The Northwest College community saw two of its student/athletes in the hospital after a bear mauling the weekend before.
On Monday, the beet farming community lost a farmer who had been a big part of the community.
Then the Powell community stepped up.
Support poured in for the wrestlers involved in the mauling Oct. 15. College administrators helped out, people donated to a fund set up by the college for them, and their coach was flooded with messages of support for his wrestlers.
And after hearing about the death of Lyle Bjornestad, fellow beet farmers resolved to help his family by finishing the harvest of his beet field.
Powell is a great community, but the true special nature shines through most in adversity, as was clearly the case last week.
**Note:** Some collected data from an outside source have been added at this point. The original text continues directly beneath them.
--- src/rtl/lib_arb_pkg.sv ---
// Shared arbitration types and one-hot helpers for the LIB round-robin grant controller.
package lib_arb_pkg;

  localparam int MAX_N = 64;
  localparam int IDX_W = $clog2(MAX_N);

  typedef enum logic {IDLE, LOCKED} arb_state_t;

  // Rotate the low n bits of v left by one; bit n-1 wraps to bit 0.
  function automatic logic [MAX_N-1:0] rotl1(input logic [MAX_N-1:0] v, input int n);
    logic [MAX_N-1:0] r;
    r = '0;
    for (int i = 0; i < MAX_N - 1; i++)
      if (i < n - 1) r[i+1] = v[i];
    r[0] = v[n-1];
    return r;
  endfunction

  function automatic logic [IDX_W-1:0] onehot2bin(input logic [MAX_N-1:0] v);
    logic [IDX_W-1:0] b;
    b = '0;
    for (int i = 0; i < MAX_N; i++)
      if (v[i]) b = b | IDX_W'(i);
    return b;
  endfunction

endpackage

--- src/rtl/lib_rr_grant_ctrl_if.sv ---
// Request/grant bundle between requesters (master) and the grant controller (slave).
interface lib_rr_grant_ctrl_if #(parameter int N = 16);
  localparam int IW = (N > 1) ? $clog2(N) : 1;

  logic [N-1:0]  i_request;
  logic [N-1:0]  i_release;
  logic [N-1:0]  o_grant;
  logic [IW-1:0] o_grant_idx;
  logic          o_anyGnt;
  logic [N-1:0]  o_priority;

  modport master (output i_request, i_release,
                  input  o_grant, o_grant_idx, o_anyGnt, o_priority);
  modport slave  (input  i_request, i_release,
                  output o_grant, o_grant_idx, o_anyGnt, o_priority);
endinterface

--- src/rtl/lib_rr_grant_ctrl_ppe.sv ---
// Programmable priority encoder: first request at or above the one-hot priority, circular.
// Purely combinational; group carries give the look-ahead, LAH=0 is one plain ripple chain.
module lib_rr_grant_ctrl_ppe #(
  parameter int N   = 16,
  parameter int LAH = 4
) (
  input  logic [N-1:0] i_request,
  input  logic [N-1:0] i_priority,
  output logic [N-1:0] o_grant,
  output logic         o_any
);
  localparam int GS = (LAH == 0) ? N : LAH;
  localparam int NG = N / GS;

  if ((N % GS) != 0) begin : g_bad_lah
    $error("lib_rr_grant_ctrl_ppe: N must be a multiple of LAH");
  end

  logic [NG-1:0] gen, prop, cin;

  // The search token starts at the priority bit and runs upward until it hits a request.
  // Two passes over the group chain close the circular wrap without a combinational loop.
  always_comb begin
    logic c, s;
    gen     = '0;
    prop    = '0;
    cin     = '0;
    o_grant = '0;
    c       = 1'b0;
    s       = 1'b0;
    for (int k = 0; k < NG; k++) begin
      c = 1'b0;
      for (int j = 0; j < GS; j++) begin
        s = i_priority[k*GS+j] | c;
        c = s & ~i_request[k*GS+j];
      end
      gen[k]  = c;
      prop[k] = ~|i_request[k*GS +: GS];
    end
    c = 1'b0;
    for (int k = 0; k < NG; k++) c = gen[k] | (prop[k] & c);
    for (int k = 0; k < NG; k++) begin
      cin[k] = c;
      c      = gen[k] | (prop[k] & c);
    end
    for (int k = 0; k < NG; k++) begin
      c = cin[k];
      for (int j = 0; j < GS; j++) begin
        s               = i_priority[k*GS+j] | c;
        o_grant[k*GS+j] = i_request[k*GS+j] & s;
        c               = s & ~i_request[k*GS+j];
      end
    end
  end

  assign o_any = |o_grant;

endmodule

--- src/rtl/lib_rr_grant_ctrl.sv ---
// Round-robin grant controller: owns the rotating pointer, locks the grant until release,
// and hands over with no bubble when another requester is waiting.
module lib_rr_grant_ctrl
  import lib_arb_pkg::*;
#(
  parameter int N   = 16,
  parameter int LAH = 4
) (
  input  logic                i_clk,
  input  logic                i_reset_n,
  lib_rr_grant_ctrl_if.slave  bus
);
  localparam int IW = (N > 1) ? $clog2(N) : 1;

  if (N > MAX_N) begin : g_bad_n
    $error("lib_rr_grant_ctrl: N exceeds MAX_N");
  end

  arb_state_t    state_q, state_d;
  logic [N-1:0]  grant_q, grant_d;
  logic [N-1:0]  ptr_q, ptr_d;
  logic [IW-1:0] idx_q, idx_d;
  logic          any_q;

  logic [N-1:0]     ptr_next, ppe_pri, ppe_gnt;
  logic [MAX_N-1:0] rot_full;
  logic [IDX_W-1:0] idx_full;
  logic             ppe_any, rel_evt;

  assign rot_full = rotl1(MAX_N'(grant_q), N);
  assign ptr_next = rot_full[N-1:0];
  assign ppe_pri  = (state_q == LOCKED) ? ptr_next : ptr_q;

  // A dropped request counts as an implicit release; releases of non-holders never match.
  assign rel_evt = (state_q == LOCKED) &&
                   ((|(grant_q & bus.i_release)) || !(|(grant_q & bus.i_request)));

  lib_rr_grant_ctrl_ppe #(.N(N), .LAH(LAH)) u_ppe (
    .i_request  (bus.i_request),
    .i_priority (ppe_pri),
    .o_grant    (ppe_gnt),
    .o_any      (ppe_any)
  );

  always_comb begin
    state_d = state_q;
    grant_d = grant_q;
    ptr_d   = ptr_q;
    case (state_q)
      IDLE: begin
        if (ppe_any) begin
          grant_d = ppe_gnt;
          state_d = LOCKED;
        end
      end
      LOCKED: begin
        if (rel_evt) begin
          ptr_d   = ptr_next;
          grant_d = ppe_gnt;
          state_d = ppe_any ? LOCKED : IDLE;
        end
      end
      default: state_d = IDLE;
    endcase
  end

  assign idx_full = onehot2bin(MAX_N'(grant_d));
  assign idx_d    = idx_full[IW-1:0];

  always_ff @(posedge i_clk or negedge i_reset_n) begin
    if (!i_reset_n) begin
      state_q <= IDLE;
      grant_q <= '0;
      ptr_q   <= N'(1);
      idx_q   <= '0;
      any_q   <= 1'b0;
    end else begin
      state_q <= state_d;
      grant_q <= grant_d;
      ptr_q   <= ptr_d;
      idx_q   <= idx_d;
      any_q   <= |grant_d;
    end
  end

  assign bus.o_grant     = grant_q;
  assign bus.o_grant_idx = idx_q;
  assign bus.o_anyGnt    = any_q;
  assign bus.o_priority  = ptr_q;

endmodule

--- src/flat_wrapper.sv ---
// flat-port wrapper written by rule: the top's interface ports become plain ports
module lib_rr_grant_ctrl_flat import lib_arb_pkg::*;
#(
  parameter int N   = 16,
  parameter int LAH = 4
)
  (i_clk, i_reset_n, bus_i_request, bus_i_release, bus_o_grant, bus_o_grant_idx, bus_o_anyGnt, bus_o_priority);
  lib_rr_grant_ctrl_if #(.N(N)) bus_i ();
  input  logic i_clk;
  input  logic i_reset_n;
  input wire logic [$bits(bus_i.i_request)-1:0] bus_i_request;
  input wire logic [$bits(bus_i.i_release)-1:0] bus_i_release;
  output wire logic [$bits(bus_i.o_grant)-1:0] bus_o_grant;
  output wire logic [$bits(bus_i.o_grant_idx)-1:0] bus_o_grant_idx;
  output wire logic [$bits(bus_i.o_anyGnt)-1:0] bus_o_anyGnt;
  output wire logic [$bits(bus_i.o_priority)-1:0] bus_o_priority;
  assign bus_i.i_request = bus_i_request;
  assign bus_i.i_release = bus_i_release;
  assign bus_o_grant = bus_i.o_grant;
  assign bus_o_grant_idx = bus_i.o_grant_idx;
  assign bus_o_anyGnt = bus_i.o_anyGnt;
  assign bus_o_priority = bus_i.o_priority;
  lib_rr_grant_ctrl #(.N(N), .LAH(LAH)) u_core (.i_clk(i_clk), .i_reset_n(i_reset_n), .bus(bus_i));
endmodule
--- config.mk ---
export PLATFORM = sky130hd
export DESIGN_NAME = lib_rr_grant_ctrl_flat
export DESIGN_NICKNAME = d
export VERILOG_FILES = /design/src/rtl/lib_arb_pkg.sv /design/src/rtl/lib_rr_grant_ctrl_if.sv /design/src/rtl/lib_rr_grant_ctrl_ppe.sv /design/src/rtl/lib_rr_grant_ctrl.sv /design/src/flat_wrapper.sv
export SDC_FILE = /design/constraint.sdc
export NUM_CORES = 1
export LEC_CHECK = 0
export CAP_MARGIN = 20
export CORE_ASPECT_RATIO = 0.5
export CORE_UTILIZATION = 55
export DETAILED_ROUTE_END_ITERATION = 8
export PLACE_DENSITY = 0.87
export SLEW_MARGIN = 40
export SYNTH_ARGS = -nofsm -noshare
export SYNTH_HDL_FRONTEND = slang
export SYNTH_SLANG_ARGS = --single-unit
--- constraint.sdc ---
create_clock -name i_clk -period 4.8 [get_ports i_clk]
set_clock_uncertainty 0.1 [all_clocks]
set_input_delay 0.72 -clock i_clk [delete_from_list [all_inputs] [get_ports i_clk]]
set_output_delay 0.72 -clock i_clk [all_outputs]
set_load 0.01 [all_outputs]
# Yosys cells after proc, flatten, opt, wreduce, memory -nomap -nowiden
# Index checks and enable logic that the tools add are counted.
# Widths: inputs -> output; s select.
# totals
input_bits,34
word_cells,146
output_inout_bits,37
reg_bits,38
# classes
n_bitwise,103
reduce_logical,16
muxes,22
# op_table
cell,n
$reduce_or 16->1,4
$and 1x1->1,50
$mux 16,3
$or 1x1->1,34
$and 16x16->16,2
$mux 4,8
$pmux 16 s2,1
$not 1->1,17
$reduce_or 4->1,4
$mux 3,4
$logic_not 1->1,5
$mux 2,2
$mux 1,3
$pmux 1 s2,1
$reduce_and 2->1,1
$logic_and 1x1->1,1
$logic_or 1x1->1,1

# Depth between registers and ports, before layout
# Gate-level depths: netlist (run 1).
# logic_depth
word_depth,46
depth_mapped,14
ltp_nobuf,10

# Modules after synthesis
# Synthesis (run 1) repeated with hierarchy kept, for this count alone.
# unflattened
hier_cells,246
area_unflattened_um2,2618.8
# by_module_without_submodules
module,area_per_inst_um2,cells_per_inst,n_inst
lib_rr_grant_ctrl,2001.9,145,1
lib_rr_grant_ctrl_ppe,616.8,101,1

# Least setup slack after synthesis (run 1)
# No wires, ideal clock.
# synth_timing
kind,in2reg
from,in bus_i_request[13]
to,reg u_core.grant_q[12] (netlist: u_core.bus.o_grant[12])
path_stages,12
path_slack_ns,1.094
arrival_ns,3.481
required_time_ns,4.575
path_cell_list,buf_6 or4_4 o22ai_2 nor2_1 a31o_4 a221o_1 a22o_1 and4_1 buf_6 a31oi_4 buf_12 mux2_4
# synth_between
elab_chain_cells,24
# synth_lines
item,line,rtl
from (decl),flat_wrapper.sv:11,input wire logic [$bits(bus_i.i_request)-1:0] bus_i_request;
$not 1->1,"lib_rr_grant_ctrl_ppe.sv:35, lib_rr_grant_ctrl_ppe.sv:51",
$and 1x1->1,lib_rr_grant_ctrl_ppe.sv:35,c = s & ~i_request[k*GS+j];
$or 1x1->1,lib_rr_grant_ctrl_ppe.sv:34,s = i_priority[k*GS+j] | c;
$and 1x1->1,lib_rr_grant_ctrl_ppe.sv:35,
$or 1x1->1,lib_rr_grant_ctrl_ppe.sv:34,
$and 1x1->1,lib_rr_grant_ctrl_ppe.sv:35,
$or 1x1->1,lib_rr_grant_ctrl_ppe.sv:41,for (int k = 0; k < NG; k++) c = gen[k] | (prop[k] & c);
$and 1x1->1,lib_rr_grant_ctrl_ppe.sv:44,c = gen[k] | (prop[k] & c);
[... 9 more ...],--,
$or 1x1->1,lib_rr_grant_ctrl_ppe.sv:49,s = i_priority[k*GS+j] | c;
$and 1x1->1,lib_rr_grant_ctrl_ppe.sv:51,c = s & ~i_request[k*GS+j];
$or 1x1->1,lib_rr_grant_ctrl_ppe.sv:49,
$and 1x1->1,lib_rr_grant_ctrl_ppe.sv:50,o_grant[k*GS+j] = i_request[k*GS+j] & s;
$reduce_or 16->1,lib_rr_grant_ctrl_ppe.sv:56,assign o_any = |o_grant;
$mux 16,lib_rr_grant_ctrl.sv:51,if (ppe_any) begin
$pmux 16 s2 (*),lib_rr_grant_ctrl.sv:49,case (state_q)
net u_core.grant_d[12],lib_rr_grant_ctrl.sv:20,"logic [N-1:0] grant_q, grant_d;"
to (signal assigned),lib_rr_grant_ctrl.sv:79,grant_q <= grant_d;
to (decl),lib_rr_grant_ctrl.sv:20,
# The timed path passes the listed nets; every way through them passes the cells marked *.
# A chain may end at the register's enable or synchronous reset.

# Worst setup path after layout (run 1)
# layout_timing
from,in bus_i_request[1]
to,reg u_core.grant_q[12] (netlist: u_core.bus.o_grant[12])
# layout_between
elab_chain_cells,29
# layout_lines
item,line
$not 1->1,"lib_rr_grant_ctrl_ppe.sv:35, lib_rr_grant_ctrl_ppe.sv:51"
$and 1x1->1,lib_rr_grant_ctrl_ppe.sv:35
$or 1x1->1,lib_rr_grant_ctrl_ppe.sv:34
$and 1x1->1,lib_rr_grant_ctrl_ppe.sv:35
$or 1x1->1,lib_rr_grant_ctrl_ppe.sv:34
$and 1x1->1,lib_rr_grant_ctrl_ppe.sv:35
$and 1x1->1,lib_rr_grant_ctrl_ppe.sv:41
$or 1x1->1,lib_rr_grant_ctrl_ppe.sv:41
[... 14 more ...],--
$or 1x1->1,lib_rr_grant_ctrl_ppe.sv:49
$and 1x1->1,lib_rr_grant_ctrl_ppe.sv:51
$or 1x1->1,lib_rr_grant_ctrl_ppe.sv:49
$and 1x1->1,lib_rr_grant_ctrl_ppe.sv:50
$reduce_or 16->1,lib_rr_grant_ctrl_ppe.sv:56
$mux 16,lib_rr_grant_ctrl.sv:51
$pmux 16 s2 (*),lib_rr_grant_ctrl.sv:49
net u_core.grant_d[12],lib_rr_grant_ctrl.sv:20
# Marks and branches as above.

==> metrics.txt, run 1 <==
Power Dens Cells 635 nW/um2; cell taking the most area after synthesis dfrtp_1; crit start category input port; hold slack 288 ps; Post-Synth XOR/XNOR Area 0%; ys flop type dfrtp_1; Slew @ Worst Pin 696 ps; nature of the critical path endpoint register; drt total wl 10.2 mm; Yosys cell types between 70 and 80; Hold WC Path Type input port to asynchronous set/reset pin; area delta synth->final 27.5%; port bufs 70; Die ar. 5760 um2; Post-layout nets 442; initial antenna violation count 0; average vias per placed instance roughly 6.6; GP Congestion 0.999; register bit count reported by yosys 38; Starting DRT DRC Count 372; Worst slew margin 53.1%; critical path arrival ~4300 ps; Mapped Cells around 340; Adder-Cell Fraction of Synth Area 0%; Core Region a little over 5000 um2; Clock Root Buffer clkbuf_8; via count 3172; critical path class input port to register; Total Routing Usage GR 36.5%; DP Cell Count 471; TNS Setup 0 ps; Mean Syn Cell Area 8.88 um2; number of flops mapped to enable cells by yosys 0; Remaining Overflow, GRT 0; Finished Core Util 75.0%; Wirelength per Cell 21.3 um; CTS Buf Count 5; Antenna Violating Nets Remaining 0; Clock transition at path regs 80 ps; layout cells sized above 1 16.1%; Pre-Repair DR Iteration Count 6; sequential element share of the synthesized area 31.8%; Setup WS post-layout 545 ps; Synth async-reset ratio 100%; Residual DRC 0; Clock Latency Late Sink about 300 ps; initial core utilization about three fifths; Post-Synth Simple-Gate Area between 20% and 30%; max-cap violation count 0; # hold bufs at CTS 0; CTS H-Tree Depth 2; largest family of logic cells by synthesized area compound AO/OA/AOI/OAI gates; RSZ-0062 raised after global routing no; first-pass GRT wire length between 15 and 20 mm; Chip Height roughly 54 um; fin crit period 4260 ps; Fillers approximately 380; top post-synthesis cells by area dfrtp_1 31%, mux2_2 5.3%, mux2i_1 5.0%; final cell count without fillers 479; Req. time, crit path 4880 ps; post-CTS resize count 0; vias in the first global route 2776; Max Fclk 235 MHz; row count 18; fin crit share 88.7%; most frequent cells in the layout 69 x clkdlybuf4s50_1, 37 x dfrtp_1, 34 x nand2_1; Mapped Area 2990 um2; Post-CTS Setup Bufs 0; final hold vios 0; Critical Path, Cell by Cell clkdlybuf4s50_1, or4_1, o22ai_1, a21oi_2, o31ai_2, o31ai_1, a31oi_1, and4b_1, a31oi_4, buf_4, mux2_4; Top-Level Pins between 70 and 80; TritonCTS clock tree built; max-slew violations 0; syn_nets 371; die span in x 106 um; largest fanout on the critical path 10; setup violators final 0; commonest non-fill, non-tap cell in the layout clkdlybuf4s50_1; Slowest-stage cell, CP or4_1; n_diodes 0; Yosys top cell area share 30.9%; status finished clean; setup slack at placement 350 ps; Pleak 1.63 nW; Yosys warning total 0; Worst VDD drop 0.345 mV; largest stage delay on the critical path 560 ps; CTS Buffer Depth 2; post-synthesis mux area share 12.3%; largest net degree at the start of global routing 39; hpwl dp around 8 mm; CTS Sinks 38; Compound-Gate Fraction of Synth Area 27.0%
[critical path: cells and delay by family]
kind                   cells  cell delay, ps
muxes                      1             320
buffers and inverters      2             830
and+or+nand+nor            2             870
AOI/OAI and AO/OA          6            1610
[report_power, final]
group          internal [mW]  switching [mW]  leakage (nW)  total, mW
Combinational          0.722           0.891          1.09       1.61
Sequential             0.425           0.153         0.496      0.579
Clock                  0.116           0.114        0.0482      0.230
[Yosys cell counts (5+ instances only)]
cell type	n
dfrtp_1	37
nand2_1	34
o21ai_0	26
inv_1	18
a22oi_1	17
nor2_1	17
mux2i_1	15
mux2_2	14
a21oi_1	11
nand2b_1	11
nor3_1	11
nand3_1	9
nor2b_1	7
clkbuf_1	6
nand4_1	6
nor4_1	5
[flip-flops by register name, indices dropped and copies added, names as in the netlist]
name and cells:
u_core.bus.o_anyGnt 1, u_core.bus.o_grant 16, u_core.state_q 1, u_core.bus.o_grant_idx 4, u_core.bus.o_priority 16
[logic make-up (layout without fill, tap and decap cells)]
| kind of cell | count (synthesis) | after routing |
|---|---|---|
| buffers and inverters | 34 | 106 |
| AND/OR/NAND/NOR | 124 | 124 |
| flip-flops | 38 | 38 |
| AO/OA/AOI/OAI | 108 | 108 |
| multiplexers | 33 | 33 |
[area by class of cell]
class | count | area [um2] | share of cell area (%)
multi-input combinational | 265 | 1840 | 48.3
timing repair buffer | 80 | 773 | 20.3
inverter | 18 | 67.6 | 1.77
tap | 70 | 87.6 | 2.30
clock inverter | 1 | 5.00 | 0.131
clock buffer | 7 | 86.3 | 2.26
sequential | 38 | 952 | 25.0
[stage by stage]
step / power (mW) / area, um2
6_report: 2.42 / 3820
3_5_place_dp: 2.13 / 3720
3_3_place_gp: 2.10 / 3720
5_1_grt: 2.54 / 3820
4_1_cts: 2.36 / 3810
2_1_floorplan: 1.61 / 2990
[per-layer routing]
layer	share of wire, %	vias up	track usage [%]
met1	44	1487	54.5
met2	41	236	53.4
met3	14	23	7.75
li1	-	1426	-
met5	0	-	0
met4	1.4	0	9.26
[worst paths after layout]
path                                            from                         to  slack (ps)  cells after the start
setup reg to reg                      u_core.state_q     u_core.bus.o_grant[12]         720                     11
setup / recovery                    bus_i_request[1]     u_core.bus.o_grant[12]         540                     11
hold reg to reg            u_core.bus.o_priority[11]  u_core.bus.o_priority[11]         410                      2
max in group asynchronous                  i_reset_n   u_core.bus.o_priority[0]        3950                      1
hold / removal                             i_reset_n      u_core.bus.o_grant[8]         290                      1
min in group i_clk         u_core.bus.o_priority[11]  u_core.bus.o_priority[11]         410                      2
No activity file was read; power rests on OpenSTA's default activity.
==> run 2: changes to the inputs <==
Settings changed: CORE_UTILIZATION 55 to 52, CTS_BUF_LIST set to sky130_fd_sc_hd__clkbuf_8, PLACE_DENSITY 0.87 to 0.83, SETUP_SLACK_MARGIN set to 0.1.
Clock period 4.8 ns to 4.75 ns, I/O delays scaled along.
==> metrics.txt, run 2 (synthesized netlist as in run 1, its figures left out) <==
status finished clean (unchanged); fin crit period about 4300 ps; Clk pwr share 9.5% (about the same); area of the multi-input gates 1840 um2 (unchanged); layout cells sized above 1 17.6% (was 16.1%); r2r startpoint u_core.state_q (unchanged); most frequent cells in the layout 69 x clkdlybuf4s50_1, 37 x dfrtp_1, 34 x nand2_1 (unchanged); sequential cell area 952 um2 (unchanged); Reg2Reg Depth 12 (was 11); setup slack at placement 224 ps (was 350 ps); Worst VDD drop 0.422 mV (was 0.345 mV); Max Fclk ~230 MHz; Logic pwr share 66.9% (was 66.6%); post-CTS resize count 0 (unchanged); max-cap violation count 0 (unchanged); commonest non-fill, non-tap cell in the layout clkdlybuf4s50_1 (unchanged); DP Cell Count 480 (was 471); critical path arrival 4380 ps (was 4340 ps); Die ar. 6080 um2 (was 5760 um2); CTS H-Tree Depth 2 (unchanged); nature of the critical path endpoint register (unchanged); Post-CTS Setup Bufs 0 (unchanged); Clock Latency Late Sink 300 ps (about the same); register-to-register path setup slack 690 ps (was 720 ps); via count 3136 (was 3172); hpwl dp 8.38 mm (was 7.83 mm); CTS Buf Count 5 (unchanged); Antenna Violating Nets Remaining 0 (unchanged); n_diodes 0 (unchanged); Switching Share 47.3% (was 47.8%); Fillers 444 (was 377); Starting DRT DRC Count 315 (was 372); setup violators final 0 (unchanged); CTS Buffer Depth 2 (unchanged); final hold vios 0 (unchanged); TritonCTS clock tree built (unchanged); GP Congestion 1.00 (was 0.999); Power Dens Cells 636 nW/um2 (was 635 nW/um2); port bufs 70 (unchanged); critical path class input port to register (unchanged); Worst slew margin 52.6% (was 53.1%); Core Region 5520 um2 (was 5090 um2); sequential power share 23.7% (was 23.9%); initial core utilization 54.3% (was 58.8%); Slew @ Worst Pin 703 ps (was 696 ps); switching power 1.17 mW (was 1.16 mW); Pleak 1.66 nW (was 1.63 nW); area delta synth->final 29.6% (was 27.5%); initial antenna violation count 0 (unchanged); Chip Height 55.7 um (was 54.2 um); Wirelength per Cell 21.8 um (was 21.3 um); drt total wl 10.7 mm (was 10.2 mm); placed inst area 3780 um2 (was 3720 um2); TNS Setup 0 ps (unchanged); r2r endpoint u_core.bus.o_grant[12] (unchanged); P_int 1.30 mW (was 1.26 mW); max-slew violations 0 (unchanged); Final Power 2.47 mW (was 2.42 mW); largest net degree at the start of global routing 39 (unchanged); first-pass GRT wire length 16.5 mm (was 15.2 mm); Setup WS post-layout 450 ps (was 545 ps); Residual DRC 0 (unchanged); Remaining Overflow, GRT 0 (unchanged); Clock Root Buffer clkbuf_8 (unchanged); Total Routing Usage GR 36.7% (was 36.5%); CTS Sinks 38 (unchanged); row count 19 (was 18); fin area 3880 um2 (was 3820 um2); crit start category input port (unchanged); Top-Level Pins 71 (unchanged); Hold WC Path Type input port to asynchronous set/reset pin (unchanged); vias in the first global route 3023 (was 2776); RSZ-0062 raised after global routing no (unchanged); largest fanout on the critical path 11 (was 10); die span in x 109 um (was 106 um); # hold bufs at CTS 0 (unchanged); Post-layout nets 448 (was 442); average vias per placed instance 6.43 (was 6.62); Clock transition at path regs 80 ps (about the same); Pre-Repair DR Iteration Count 5 (was 6); fin crit share 90.5%; final cell count without fillers 488 (was 479); Req. time, crit path 4830 ps (was 4880 ps)
run 2: power by group through the flow:
stage	clock, mW	combinational (mW)	sequential, mW
3_5_place_dp	0	1.61	0.583
2_1_floorplan	0	1.07	0.561
4_1_cts	0.236	1.61	0.577
5_1_grt	0.249	1.76	0.595
3_3_place_gp	0	1.57	0.575
6_report	0.233	1.65	0.584
run 2: layer usage:
metal | routed length (um) | GRT usage (%) | part of all wire [%] | up-vias
li1 | - | - | - | 1426
met1 | 4860 | 54.0 | 46 | 1516
met2 | 4480 | 52.1 | 42 | 178
met3 | 1180 | 12.4 | 11 | 16
met4 | 131 | 7.24 | 1.2 | 0
met5 | 0 | 0 | 0 | -
run 2: worst max-delay path: stages:
cell	delay [ps]
clkdlybuf4s50_1	560
or4_1	570
o22ai_1	240
a21oi_2	130
o31ai_2	380
o31ai_1	160
a31oi_1	370
and4b_1	330
a31oi_4	340
buf_4	270
mux2_4	320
We should all be proud of what our neighbors can do when others are most in need. The four wrestlers involved in the mauling showed that for each other as well. When sophomore Brady Lowry was attacked by the grizzly bear, his friend and teammate Kendell Cummings rushed to help. When his efforts to yell and throw sticks and stones didn’t work, the 19-year-old ran up to a fully grown grizzly bear and pulled its ear in an attempt to get the bear off his friend.
Later, the two other wrestlers in the group, August Harrison and Orrin Jackson, could think of nothing else besides going toward where the bear had attacked Lowry and then Cummings to try and save their friend. If that doesn’t show both courage and the love between friends, I don’t know what else would.
For the community to then step up and help the group only continued that idea of what a community is all about: To step up and help those in need.
We’re all in this together. The trials and tribulations of last week proved that.